- ACTION ITEM
Please find every line in the entries below that contains the string "master", and copy it.

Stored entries

--------------------------------

### src/design/exu_pkg.sv
// Execute stage definitions
package exu_pkg;

  localparam int XLEN = 64;

  typedef logic [XLEN-1:0] xword_t;

  // alu operation codes
  typedef logic [4:0] alu_op_t;
  localparam alu_op_t ALU_ADD  = 5'b00000;
  localparam alu_op_t ALU_SUB  = 5'b00001;
  localparam alu_op_t ALU_SLT  = 5'b00010;
  localparam alu_op_t ALU_SLTU = 5'b00011;
  localparam alu_op_t ALU_XOR  = 5'b00100;
  localparam alu_op_t ALU_AND  = 5'b00101;
  localparam alu_op_t ALU_OR   = 5'b00110;
  localparam alu_op_t ALU_SLL  = 5'b00111;
  localparam alu_op_t ALU_SRL  = 5'b01000;
  localparam alu_op_t ALU_SRA  = 5'b01001;
  localparam alu_op_t ALU_MUL  = 5'b01010;
  localparam alu_op_t ALU_DIV  = 5'b01011;
  localparam alu_op_t ALU_DIVU = 5'b01100;
  localparam alu_op_t ALU_REM  = 5'b01101;
  localparam alu_op_t ALU_REMU = 5'b01110;
  localparam alu_op_t ALU_COPY = 5'b01111;

  typedef logic [2:0] branch_t;
  localparam branch_t BR_NONE = 3'b000;
  localparam branch_t BR_JAL  = 3'b001;
  localparam branch_t BR_JALR = 3'b010;
  localparam branch_t BR_EQ   = 3'b100;
  localparam branch_t BR_NE   = 3'b101;
  localparam branch_t BR_LT   = 3'b110;
  localparam branch_t BR_GE   = 3'b111;

  // load size and signedness
  typedef logic [2:0] mem_op_t;
  localparam mem_op_t LD_B  = 3'b000;
  localparam mem_op_t LD_BU = 3'b001;
  localparam mem_op_t LD_H  = 3'b010;
  localparam mem_op_t LD_HU = 3'b011;
  localparam mem_op_t LD_W  = 3'b100;
  localparam mem_op_t LD_WU = 3'b101;
  localparam mem_op_t LD_D  = 3'b110;

  typedef logic [3:0] ex_ctr_t;
  localparam ex_ctr_t EX_CSR_WRITE = 4'b0000;
  localparam ex_ctr_t EX_EBREAK    = 4'b1110;

  typedef logic [1:0] bsrc_t;
  localparam bsrc_t SRC_B_RS2  = 2'b00;
  localparam bsrc_t SRC_B_IMM  = 2'b01;
  localparam bsrc_t SRC_B_FOUR = 2'b10;

endpackage

### src/design/exu_div_if.sv
// Divider link
`timescale 1ns/1ns

interface exu_div_if;
  import exu_pkg::*;

  logic   req;
  logic   ack;
  logic   is_signed;
  logic   is_rem;
  logic   is_word;
  xword_t dividend;
  xword_t divisor;
  xword_t result;

  // sequencer side
  modport master (
    output req, is_signed, is_rem, is_word, dividend, divisor,
    input  ack, result
  );

  modport slave (
    input  req, is_signed, is_rem, is_word, dividend, divisor,
    output ack, result
  );

endinterface

### src/design/exu_divider.sv
// Iterative restoring divider
`timescale 1ns/1ns

module exu_divider #(
  parameter int XLEN = exu_pkg::XLEN
) (
  input logic      i_clk,
  input logic      i_rst_n,
  exu_div_if.slave div
);

  typedef enum logic [1:0] {DIV_IDLE, DIV_RUN, DIV_DONE} div_state_t;

  localparam int CW = $clog2(XLEN + 1);

  div_state_t      state;
  logic [CW-1:0]   count;
  logic [XLEN-1:0] a_ext;
  logic [XLEN-1:0] b_ext;
  logic [XLEN-1:0] min_val;
  logic            a_neg;
  logic            b_neg;
  logic [XLEN-1:0] quo;
  logic [XLEN-1:0] rem;
  logic [XLEN-1:0] dvs;
  logic [XLEN-1:0] dnd;
  logic            neg_q;
  logic            neg_r;
  logic            rem_sel;
  logic            word;
  logic            div_zero;
  logic            ovf;
  logic [XLEN:0]   rem_shift;
  logic [XLEN:0]   diff;
  logic [XLEN-1:0] fixed;
  logic [XLEN-1:0] result_q;

  // word ops extend the low 32 bits by signedness
  always_comb begin
    if (div.is_word) begin
      a_ext   = {{(XLEN-32){div.is_signed & div.dividend[31]}}, div.dividend[31:0]};
      b_ext   = {{(XLEN-32){div.is_signed & div.divisor[31]}}, div.divisor[31:0]};
      min_val = {{(XLEN-31){1'b1}}, {31{1'b0}}};
    end else begin
      a_ext   = div.dividend;
      b_ext   = div.divisor;
      min_val = {1'b1, {(XLEN-1){1'b0}}};
    end
  end

  assign a_neg = div.is_signed & a_ext[XLEN-1];
  assign b_neg = div.is_signed & b_ext[XLEN-1];

  assign rem_shift = {rem, quo[XLEN-1]};
  assign diff      = rem_shift - {1'b0, dvs};

  // special cases follow the RISC-V rules
  always_comb begin
    if (div_zero)
      fixed = rem_sel ? dnd : '1;
    else if (ovf)
      fixed = rem_sel ? '0 : dnd;
    else if (rem_sel)
      fixed = neg_r ? -rem : rem;
    else
      fixed = neg_q ? -quo : quo;
  end

  always_ff @(posedge i_clk or negedge i_rst_n) begin
    if (!i_rst_n) begin
      state <= DIV_IDLE;
      count <= '0;
    end else begin
      case (state)
        DIV_IDLE: if (div.req) begin
          state <= DIV_RUN;
          count <= '0;
        end
        DIV_RUN: begin
          if (div_zero || ovf || count == CW'(XLEN))
            state <= DIV_DONE;
          count <= count + 1'b1;
        end
        DIV_DONE: if (!div.req) state <= DIV_IDLE;
        default: state <= DIV_IDLE;
      endcase
    end
  end

  always_ff @(posedge i_clk) begin
    if (state == DIV_IDLE && div.req) begin
      quo      <= a_neg ? -a_ext : a_ext;
      dvs      <= b_neg ? -b_ext : b_ext;
      rem      <= '0;
      dnd      <= a_ext;
      neg_q    <= a_neg ^ b_neg;
      neg_r    <= a_neg;
      rem_sel  <= div.is_rem;
      word     <= div.is_word;
      div_zero <= ~|b_ext;
      ovf      <= div.is_signed & (a_ext == min_val) & (&b_ext);
    end else if (state == DIV_RUN) begin
      if (div_zero || ovf || count == CW'(XLEN)) begin
        result_q <= word ? {{(XLEN-32){fixed[31]}}, fixed[31:0]} : fixed;
      end else if (!diff[XLEN]) begin
        rem <= diff[XLEN-1:0];
        quo <= {quo[XLEN-2:0], 1'b1};
      end else begin
        rem <= rem_shift[XLEN-1:0];
        quo <= {quo[XLEN-2:0], 1'b0};
      end
    end
  end

  assign div.ack    = (state == DIV_DONE);
  assign div.result = result_q;

endmodule

### src/flat_wrapper.sv
// flat-port wrapper written by rule: the top's interface ports become plain ports
module exu_divider_flat 
#(
  parameter int XLEN = exu_pkg::XLEN
)
  (i_clk, i_rst_n, div_req, div_is_signed, div_is_rem, div_is_word, div_dividend, div_divisor, div_ack, div_result);
  exu_div_if div_i ();
  input logic i_clk;
  input logic i_rst_n;
  input wire logic [$bits(div_i.req)-1:0] div_req;
  input wire logic [$bits(div_i.is_signed)-1:0] div_is_signed;
  input wire logic [$bits(div_i.is_rem)-1:0] div_is_rem;
  input wire logic [$bits(div_i.is_word)-1:0] div_is_word;
  input wire logic [$bits(div_i.dividend)-1:0] div_dividend;
  input wire logic [$bits(div_i.divisor)-1:0] div_divisor;
  output wire logic [$bits(div_i.ack)-1:0] div_ack;
  output wire logic [$bits(div_i.result)-1:0] div_result;
  assign div_i.req = div_req;
  assign div_i.is_signed = div_is_signed;
  assign div_i.is_rem = div_is_rem;
  assign div_i.is_word = div_is_word;
  assign div_i.dividend = div_dividend;
  assign div_i.divisor = div_divisor;
  assign div_ack = div_i.ack;
  assign div_result = div_i.result;
  exu_divider #(.XLEN(XLEN)) u_core (.i_clk(i_clk), .i_rst_n(i_rst_n), .div(div_i));
endmodule
### config.mk
export PLATFORM = sky130hd
export DESIGN_NAME = exu_divider_flat
export DESIGN_NICKNAME = d
export VERILOG_FILES = /design/src/design/exu_pkg.sv /design/src/design/exu_div_if.sv /design/src/design/exu_divider.sv /design/src/flat_wrapper.sv
export SDC_FILE = /design/constraint.sdc
export NUM_CORES = 1
export LEC_CHECK = 0
export ABC_AREA = 0
export BUFFER_PORTS_ARGS = -buffer_cell sky130_fd_sc_hd__buf_2
export CORE_ASPECT_RATIO = 0.9
export CORE_MARGIN = 5
export CORE_UTILIZATION = 37
export CTS_CLUSTER_DIAMETER = 40
export CTS_CLUSTER_SIZE = 25
export DETAILED_ROUTE_END_ITERATION = 10
export GPL_ROUTABILITY_DRIVEN = 0
export GPL_TIMING_DRIVEN = 0
export SLEW_MARGIN = 10
export SYNTH_ARGS = -nofsm -noshare
export SYNTH_HDL_FRONTEND = slang
export SYNTH_SLANG_ARGS = --single-unit
### constraint.sdc
create_clock -name i_clk -period 5.35 [get_ports i_clk]
set_input_delay 1.07 -clock i_clk [delete_from_list [all_inputs] [get_ports i_clk]]
set_output_delay 1.07 -clock i_clk [all_outputs]
set_load 0.01 [all_outputs]
# Word level (Yosys, flattened, before mapping)
# Index checks and enable logic that the tools add are counted.
# op_classes
reduce_logical	14
eq_ne	8
bitwise	9
muxes	24
add_sub_neg	6
# ops
cell	n
two-way mux 64 bit	16
negator 64 bit	4
subtractor 65 x 64 -> 65 bit	1
equality test 64 bit	1
AND reduction 64 bit	1
OR reduction 64 bit	1
two-way mux 63 bit	1
case mux 7 bit (2 select lines)	1
adder 7 x 1 -> 7 bit, second input constant	1
equality test 7 bit, second input constant	1
two-way mux 7 bit	1
AND 1 bit	6
two-way mux 2 bit	3
!= test 2 bit, second input constant	3
case mux 2 bit (3 select lines)	1
AND reduction 2 bit	3
AND reduction 3 bit	2
nonzero test 2 bit	2
equality test 2 x 1 -> 1 bit, second input constant	1
equality test 2 bit, second input constant	1
zero test 2 bit	1
logical OR 1 bit	2
!= test 2 x 1 -> 1 bit, second input constant	1
inverter 1 bit	2
4 further kinds	4
# totals
word_cells	74
out_inout_bits	65
input_bits	134
register_bits	335

# Logic depth before layout (Yosys ltp)
# Gate-level depths: netlist (run 1).
# logic_depth
depth_word	6
depth_mapped	15
depth_no_buf	13

# Least setup slack after synthesis (run 1)
# Ideal clock, no wire load.
# synth_path
path_type	in2reg
startpoint	input port div_req
endpoint	register u_core.rem[63]
setup_time_ps	75
arrival_time_ps	6231
setup_slack_ps	-956
t_required_ps	5275
n_path_buf	0
path_stages	6
path_cell_list	nand2_1 -> clkinv_1 -> nor2_1 -> inv_1 -> o211a_1 -> o22ai_1
# synth_via
elab_chain_len	1
# synth_lines
item	line_no	source
from (decl)	flat_wrapper.sv:10	input wire logic [$bits(div_i.req)-1:0] div_req;
logical AND 1 bit	exu_divider.sv:91	if (state == DIV_IDLE && div.req) begin
to (signal assigned)	exu_divider.sv:106	rem <= diff[XLEN-1:0];
to (signal assigned)	exu_divider.sv:109	rem <= rem_shift[XLEN-1:0];
to (decl)	exu_divider.sv:24	logic [XLEN-1:0] rem;
# No other way between the ends.
# A chain may end at the register's enable or synchronous reset.

# Final worst setup path (run 1)
# layout_path
startpoint	register u_core.quo[63]
endpoint	register u_core.quo[0] (data pin)
# layout_via
elab_chain_len	5
# layout_lines
item	line_no	source
from (decl)	exu_divider.sv:23	logic [XLEN-1:0] quo;
from (signal assigned)	exu_divider.sv:92	quo <= a_neg ? -a_ext : a_ext;
from (signal assigned)	exu_divider.sv:107	quo <= {quo[XLEN-2:0], 1'b1};
from (signal assigned)	exu_divider.sv:110	quo <= {quo[XLEN-2:0], 1'b0};
subtractor 65 x 64 -> 65 bit	exu_divider.sv:55	assign diff = rem_shift - {1'b0, dvs};
two-way mux 1 bit	exu_divider.sv:105	end else if (!diff[XLEN]) begin
two-way mux 64 bit	exu_divider.sv:103	if (div_zero || ovf || count == CW'(XLEN)) begin
two-way mux 64 bit	exu_divider.sv:102	end else if (state == DIV_RUN) begin
two-way mux 64 bit	exu_divider.sv:91	
# No other way between the ends. The select of a mux whose other input is x is not followed.

==> results of run 1 <==
==> critical path, delay by kind of cell, from the launching register on <==
family	cells	cell delay [ns]
flops	1	0.38
simple gates	3	1.02
compound gates	6	1.60
fa+ha+maj	2	0.51
buf+inv	3	1.02
==> worst max path at each step <==
stage                endpoint  cells past startpoint
6_report        u_core.quo[0]                     14
3_5_place_dp   u_core.quo[28]                     11
2_1_floorplan  u_core.rem[63]                      6
5_1_grt         u_core.quo[0]                     14
4_1_cts         u_core.quo[0]                     14
3_3_place_gp   u_core.quo[57]                      5
==> placed cells by master, fill, tap and decap left out, types with 39 or more instances in the layout <==
cell type	count
edfxtp_1	262
a21oi_1	232
nor2_1	192
o21ai_0	309
clkbuf_16	52
nor4_1	39
or3_1	43
o31ai_1	64
inv_1	134
nand4_1	48
clkbuf_1	143
buf_2	200
nand2_1	329
xnor2_1	151
mux2i_1	51
ha_1	71
xor2_1	143
dfxtp_1	64
nor3_1	52
==> layer usage <==
| layer | routed length [um] | vias up | GRT usage |
|---|---|---|---|
| met1 | 38990 | 11220 | 0.3414 |
| met4 | 4163 | 4 | 0.09727 |
| li1 | - | 10950 | - |
| met2 | 38900 | 1146 | 0.3676 |
| met5 | 98 | - | 0.008097 |
| met3 | 8274 | 190 | 0.05034 |
==> state kept, by name, summed over array words and instances, names as in the netlist <==
| signal | count |
|---|---|
| u_core.dvs | 64 |
| u_core.word | 1 |
| u_core.rem_sel | 1 |
| u_core.rem | 64 |
| u_core.neg_q | 1 |
| u_core.neg_r | 1 |
| u_core.dnd | 64 |
| u_core.div.result | 64 |
| u_core.ovf | 1 |
| u_core.state | 2 |
| u_core.count | 7 |
| u_core.div_zero | 1 |
| u_core.quo | 64 |
==> power by group through the flow <==
stage / Sequential, W / Combinational, W / Clock [W]
after CTS: 0.00497 / 0.00839 / 0.00348
final: 0.00500 / 0.00858 / 0.00343
after detailed placement: 0.00500 / 0.00833 / 0
after global routing: 0.00507 / 0.00932 / 0.00360
after global placement: 0.00507 / 0.00826 / 0
after floorplan: 0.00472 / 0.00583 / 0
==> synthesized netlist by cell type, drive strengths merged, types with 30 or more instances <==
library cell  count  area, um^2
xnor2           151        1323
nand3            32       160.2
nor3             53       270.3
xor2            143        1252
dfxtp            64        1281
o31ai            64       480.5
ha               71       888.4
o22ai            38       237.7
nand4            48       300.3
or3              44       280.3
clkbuf          142       533.0
a21oi           232        1161
o41ai            31       271.5
o21ai           315        1580
nor2            193       724.4
edfxtp          262        7868
nor4             41       269.0
a31oi            30       187.7
a221o            32       320.3
nand2           329        1235
inv             135       506.7
mux2i            51       510.5
a21o             32       240.2
==> logic make-up (layout without fill, tap and decap cells) <==
group / count (synthesis) / count (layout) / share of synthesized area
AOI/OAI and AO/OA: 908 / 908 / 0.2309
and+or+nand+nor: 856 / 856 / 0.1675
DFF: 335 / 335 / 0.3862
buffers and inverters: 303 / 596 / 0.04804
xor gates and xnor gates: 294 / 294 / 0.1061
adders and majority gates: 72 / 72 / 0.03742
muxes: 57 / 57 / 0.02382
other: 0 / 2 / 0
==> stage by stage <==
stage	area, um^2	TNS [ns]
4_1_cts	28190	0
3_3_place_gp	26330	-148.81
5_1_grt	28190	0
2_1_floorplan	24270	0
6_report	28200	0
3_5_place_dp	26420	0
==> final cells by class <==
type	instances	area (um^2)
clock buffers	53	1305
multi-input cells	2187	13740
repair buffers	198	1044
diodes	2	5.005
plain buffers	165	648.1
well taps	864	1081
fillers	6599	37060
inverters	138	533.0
flip-flops and latches	335	9374
clock inverters	42	467.9
==> flow_metrics.tcl, run 1 <==
set metrics [dict create \
    timing.rr.end "u_core.quo[0]" \
    start_util 0.3720 \
    htree_levels 2 \
    required_ns 5.68 \
    numPortBuffers 195 \
    p_leak_nw 10.80 \
    cp.arrival_ns 5.15 \
    routed_wirelength_um 90430 \
    synth-edff-count 262 \
    seqPwrFrac 0.294 \
    end_kind "flop" \
    cts.hold.buffers_added 0 \
    dieArea_mm2 0.07083 \
    crit_slowest_cell "or4b_2" \
    maxCapViolCount 0 \
    cts_buffers 51 \
    grt_pass1_wl_um 134000 \
    powerDensity_mw_per_mm2 603.4 \
    antenna_found_initial 5 \
    period_needed_ns 4.819 \
    slew_viol_final 0 \
    hold_ws_ns 0.3001 \
    path_clk_slew_ns 0.08 \
    period_share 0.9008 \
    synth_area_mm2 0.02427 \
    drt_iter0_markers 2974 \
    regToRegSetupSlack_ns 0.53 \
    pwr-share-comb 0.504 \
    p_int_w 0.009108 \
    route.vias.total 23520 \
    tightest_slew_ns 1.283 \
    max_freq_mhz 207.5 \
    final-hold-violation-count 0 \
    async_reset_ff_frac 0.02687 \
    r2r_start "u_core.quo[63]" \
    cts_tree "built" \
    syn-num-nets 3031 \
    cp-startpoint "u_core.quo[63]" \
    ctsResizeCount 0 \
    path_cells "inv_1, ha_1, fa_1, nor2b_1, o31ai_1, a311oi_1, or4b_2, a21oi_1, a21o_1, o41a_1, and3_1, buf_2, buf_1, o21ai_0" \
    clockRootBuffer "clkbuf_16" \
    cts.sinks 335 \
    overflow 0 \
    die_width_um 280.0 \
    firstDrtPassIters 8 \
    synth_area_per_cell_um2 8.592 \
    outcome "finished clean" \
    setup_violations 0 \
    drive_gt1_frac 0.1094 \
    ys_types 82 \
    cp_slowest_stage_delay_ns 0.80 \
    wl_per_cell_um 22.70 \
    clockPowerShare 0.202 \
    drtAntennaViolNets 0 \
    io_pins 199 \
    dp.cells 3887 \
    final_nets 3282 \
    swShare 0.4647 \
    switching_power_w 0.007906 \
    ys_seq_area_frac 0.3862 \
    setup_slack_ns 0.5306 \
    syn2layout_area_growth_pct 16.17 \
    ys.flop_type "edfxtp_1" \
    slew_headroom 0.1228 \
    critPathKind "reg -> reg" \
    coreArea_mm2 0.06526 \
    worst_r2r_path_depth 14 \
    clock_path_buffers 3 \
    grt_pass1_vias 21650 \
    grt_use_total 0.2433 \
    post_cts_buffers 0 \
    finish.utilization 0.4321 \
    pre_cts_ws_ns 0.3597 \
    start_kind "flop" \
    synth.yosys.warnings 0 \
    post-dp-hpwl_um 70620 \
    rsz0062_at_grt "false" \
    rows 89 \
    clk_latency_ns 0.61 \
    hold_path.class "in -> async" \
    vias_per_cell 5.902 \
    die_h_um 253.0 \
    ir_drop_mv 0.3123 \
    skew_ns 0.02761 \
    instances_no_fill 3984 \
    synthCells 2825 \
    drcViolationCount 0 \
    cp_max_fo 10 \
    synth_seq_cells 335 \
    grt_max_degree 142 \
    power_w 0.01701 \
]
Note: power is estimated with default switching activity, not from simulation.
==> run 2, diff against run 1 <==
- CELL_PAD_IN_SITES_DETAIL_PLACEMENT: not set -> 0
- CELL_PAD_IN_SITES_GLOBAL_PLACEMENT: not set -> 1
- PLACE_DENSITY_LB_ADDON: not set -> 0.1
==> run 2 against run 1 <==
Clock-buffer cell count increased by 17. Critical path depth decreased by 4. Flip-flop and latch count unchanged. Hold slack got worse by 0.042 ns. Core utilization increased by 0.52 points. Clock skew increased by 0.022 ns. Sequential share of layout area decreased by 0.40 points. Sequential power about the same. Global-route usage increased by 1.7 points. Largest power group unchanged. Maximum frequency decreased by 3.9%. Design area increased by 1.2%.
==> flow_metrics.tcl, run 2 (same netlist as run 1, synthesis figures left out) <==
set metrics [dict create \
    outcome "finished clean" \
    die_width_um 280.0 \
    die_h_um 253.0 \
    rsz0062_at_grt "false" \
    gr-usage-met3 0.05679 \
    clockRootBuffer "clkbuf_16" \
    grt_use_total 0.2606 \
    critPathMostFrequentCell "clkbuf_1" \
    ctsResizeCount 0 \
    route.vias.total 23670 \
    path_cells "buf_2, clkbuf_1, nand3_1, clkbuf_1, nand2_1, nand2_1, clkbuf_1, nor4_1, nand4_1, nor3b_1" \
    skew_ns 0.04912 \
    tightest_slew_ns 1.334 \
    vias_per_cell 5.916 \
    seq_area_mm2 0.009374 \
    path_clk_slew_ns 0.06 \
    drive_gt1_frac 0.1132 \
    grt_util_met1 0.3713 \
    cts_buffers 59 \
    syn2layout_area_growth_pct 17.57 \
    clock_path_buffers 3 \
    fin_tns_setup_ns 0 \
    place_area_mm2 0.02644 \
    setup_slack_ns 0.3363 \
    htree_levels 2 \
    instances_no_fill 4001 \
    final-hold-violation-count 0 \
    start_kind "primary input" \
    rows 89 \
    grt_pass1_vias 22650 \
    dp.cells 3888 \
    final_nets 3291 \
    n_fill_cell 6626 \
    top_usage_layer "met2" \
    maxCapViolCount 0 \
    period_needed_ns 5.014 \
    crit_buf_inv 4 \
    routed_wirelength_um 96570 \
    slew_headroom 0.1109 \
    layout_common_cells "329 x nand2_1, 309 x o21ai_0, 262 x edfxtp_1" \
    postLayoutCellArea_mm2 0.02854 \
    grt_pass1_wl_um 142500 \
    drcViolationCount 0 \
    met2_usage 0.3976 \
    drtAntennaViolNets 0 \
    cp_max_fo 10 \
    end_kind "flop" \
    ir_drop_mv 0.3414 \
    start_util 0.3720 \
    period_share 0.9371 \
    overflow 0 \
    slew_viol_final 0 \
    setup_violations 0 \
    numPortBuffers 195 \
    dieArea_mm2 0.07083 \
    powerDensity_mw_per_mm2 618.0 \
    required_ns 5.79 \
    critPathKind "in -> reg" \
    cts_tree "built" \
    wl_per_cell_um 24.14 \
    cp_top_family "simple AND/OR/NAND/NOR gates" \
    pre_cts_ws_ns -0.1297 \
    crit_slowest_cell "clkbuf_1" \
    hold_path.class "in -> async" \
    grt_max_degree 89 \
    cp.arrival_ns 5.45 \
    cts.hold.buffers_added 0 \
    io_pins 199 \
    antenna_found_initial 0 \
    coreArea_mm2 0.06526 \
    clk_latency_ns 0.65 \
    max_freq_mhz 199.5 \
    post_cts_buffers 0 \
    final_common_cell "nand2_1" \
    firstDrtPassIters 6 \
    cp_slowest_stage_delay_ns 0.79 \
    multi_input_area_mm2 0.01374 \
    cts.sinks 335 \
    drt_iter0_markers 2616 \
    p_leak_nw 10.95 \
    post-dp-hpwl_um 76280 \
]
run 2: cell types whose count changed in the layout (fill, tap and decap cells not counted), sizes merged:
cell      change
buf           +1
inv           -4
bufinv        +2
clkbuf       +17
diode         -1
clkinv        -1
clkinvlp      +3
run 2: layout make-up:
| type | instances | share of cell area |
|---|---|---|
| antenna | 1 | 0.00008769 |
| multi-input combinational | 2187 | 0.4815 |
| timing repair buffer | 199 | 0.03753 |
| inverter | 138 | 0.01842 |
| clock buffer | 70 | 0.05568 |
| buffer | 165 | 0.02271 |
| sequential | 335 | 0.3285 |
| tap | 864 | 0.03788 |
| clock inverter | 42 | 0.01767 |
run 2: final timing paths:
check | from | end | slack (ns) | cells after the start
setup / recovery | div_dividend[31] | u_core.ovf | 0.34 | 10
hold / removal | i_rst_n | u_core.state[0] | 0.26 | 1
setup reg to reg | u_core.quo[63] | u_core.rem[52] | 0.43 | 15
hold reg to reg | u_core.count[6] | u_core.count[6] | 0.50 | 1
max in group asynchronous | i_rst_n | u_core.count[6] | 4.88 | 1
min in group i_clk | u_core.count[6] | u_core.count[6] | 0.50 | 1
run 2: power breakdown:
group          switching (W)  total, W  internal, W
logic                0.00562   0.00872      0.00310
clock network        0.00150   0.00391      0.00242
registers           0.000981   0.00500      0.00402
total                0.00810    0.0176      0.00954
run 2: per-stage QoR:
step                total power (W)  hold slack, ns  utilization
floorplan                   0.01056          0.4482            -
global placement            0.01351          0.4856       0.4035
detailed placement          0.01358          0.4720       0.4052
CTS                         0.01756          0.2319       0.4372
global route                0.01871          0.2593       0.4373
finish                      0.01763          0.2581       0.4373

--------------------------------

- EXPECTED ANSWER
  modport master (
==> placed cells by master, fill, tap and decap left out, types with 39 or more instances in the layout <==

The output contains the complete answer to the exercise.